In the context of this disclosure, a machine-readable medium may be a tangible medium that can contain, or store a program for use by or in connection with an instruction execution system, apparatus, or device. The machine-readable medium may be a machine-readable signal medium or a machine-readable storage medium. A machine-readable medium may include, but is not limited to, an electronic, magnetic, optical, electromagnetic, infrared, or semiconductor system, apparatus, or device, or any suitable combination of the foregoing. More specific examples of a machine-readable storage medium would include an electrical connection based on one or more wires, a portable computer diskette, a hard disk, a Random Access Memory (RAM), a read-only memory (ROM), an erasable programmable read-only memory (EPROM or flash memory), an optical fiber, a portable compact disc read-only memory (CD-ROM), an optical storage device, a magnetic storage device, or any suitable combination of the foregoing.

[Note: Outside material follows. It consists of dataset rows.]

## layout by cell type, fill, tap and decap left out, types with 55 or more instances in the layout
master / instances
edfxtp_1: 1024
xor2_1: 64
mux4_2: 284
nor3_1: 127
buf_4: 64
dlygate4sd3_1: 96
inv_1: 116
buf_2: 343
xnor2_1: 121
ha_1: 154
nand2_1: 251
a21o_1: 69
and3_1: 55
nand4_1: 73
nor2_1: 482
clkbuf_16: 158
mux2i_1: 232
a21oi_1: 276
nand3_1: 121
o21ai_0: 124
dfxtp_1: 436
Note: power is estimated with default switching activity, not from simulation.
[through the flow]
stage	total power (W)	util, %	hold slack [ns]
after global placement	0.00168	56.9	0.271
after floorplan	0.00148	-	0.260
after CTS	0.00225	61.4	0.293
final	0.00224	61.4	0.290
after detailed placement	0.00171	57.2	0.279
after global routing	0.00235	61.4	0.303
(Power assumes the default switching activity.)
--- config.mk ---
export PLATFORM = sky130hd
export DESIGN_NAME = riscv_irq_arbiter
export DESIGN_NICKNAME = d
export VERILOG_FILES = /design/src/rtl/riscv_irq_arbiter.sv
export SDC_FILE = /design/constraint.sdc
export NUM_CORES = 1
export LEC_CHECK = 0
export CAP_MARGIN = 20
export CORE_MARGIN = 2
export CORE_UTILIZATION = 40
export DETAILED_ROUTE_END_ITERATION = 6
export HOLD_SLACK_MARGIN = 0.12
export PLACE_DENSITY = 0.69
export SLEW_MARGIN = 20
export SYNTH_ARGS = -nofsm -noshare
export SYNTH_HDL_FRONTEND = slang
export SYNTH_SLANG_ARGS = --single-unit
--- constraint.sdc ---
create_clock -name clk -period 3.35 [get_ports clk]
set_input_delay 1.005 -clock clk [delete_from_list [all_inputs] [get_ports clk]]
set_output_delay 1.005 -clock clk [all_outputs]
set_load 0.02 [all_outputs]
===== config.mk =====
export PLATFORM = sky130hd
export DESIGN_NAME = dbg_cmd_parser
export DESIGN_NICKNAME = d
export VERILOG_FILES = /design/src/rtl/dbg_pkg.sv /design/src/rtl/dbg_regbank.sv /design/src/rtl/dbg_cmd_parser.sv
export SDC_FILE = /design/constraint.sdc
export NUM_CORES = 1
export LEC_CHECK = 0
export BUFFER_PORTS_ARGS = -buffer_cell sky130_fd_sc_hd__buf_2
export CAP_MARGIN = 10
export CORE_MARGIN = 2
export CORE_UTILIZATION = 45
export DETAILED_ROUTE_END_ITERATION = 12
export GPL_TIMING_DRIVEN = 0
export PLACE_DENSITY_LB_ADDON = 0.1
export SLEW_MARGIN = 20
export SYNTH_ARGS = -nofsm -noshare
export SYNTH_HDL_FRONTEND = slang
export SYNTH_SLANG_ARGS = --single-unit

===== constraint.sdc =====
create_clock -name clk -period 1.7 [get_ports clk]
set_input_delay 0.255 -clock clk [delete_from_list [all_inputs] [get_ports clk]]
set_output_delay 0.255 -clock clk [all_outputs]
set_load 0.01 [all_outputs]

It is to be noted that the foregoing is only illustrative of the preferred embodiments of the present invention and the technical principles employed. It will be understood by those skilled in the art that the present invention is not limited to the particular embodiments described herein, but is capable of various obvious changes, rearrangements and substitutions as will now become apparent to those skilled in the art without departing from the scope of the invention. Therefore, although the present invention has been described in greater detail by the above embodiments, the present invention is not limited to the above embodiments, and may include other equivalent embodiments without departing from the spirit of the present invention, and the scope of the present invention is determined by the scope of the appended claims.

Claims

1. An anti-money laundering monitoring method, comprising:

acquiring a target domain sample set;

2. The method of claim 1, wherein the first anti-money laundering monitoring model is established based on risk hint information, comprising:

acquiring risk prompt information;

determining a target rule according to the risk prompt information;

3. The method of claim 1, wherein the target domain samples comprise: first transaction information, first customer information, and first account information;

4. The method of claim 3, wherein inputting the target domain sample set into the target anti-money laundering monitoring model, and obtaining target label information corresponding to the target domain sample set comprises:

5. The method of claim 4, wherein determining a target anti-money laundering model from the first anti-money laundering monitoring model and the second anti-money laundering monitoring model comprises:

6. An anti-money laundering monitoring device, comprising:

the acquisition module is used for acquiring a target domain sample set;

7. The apparatus according to claim 6, wherein the monitoring module is specifically configured to:

acquiring risk prompt information;

determining a target rule according to the risk prompt information;

8. The apparatus of claim 6, wherein the target domain samples comprise: first transaction information, first customer information, and first account information;

correspondingly, the monitoring module is specifically configured to:

9. An electronic device, comprising:

one or more processors;

a memory for storing one or more programs;

the one or more programs, when executed by the one or more processors, cause the processors to implement the method of any of claims 1-5.

10. A computer-readable storage medium containing a computer program, on which the computer program is stored, characterized in that the program, when executed by one or more processors, implements the method according to any one of claims 1-5.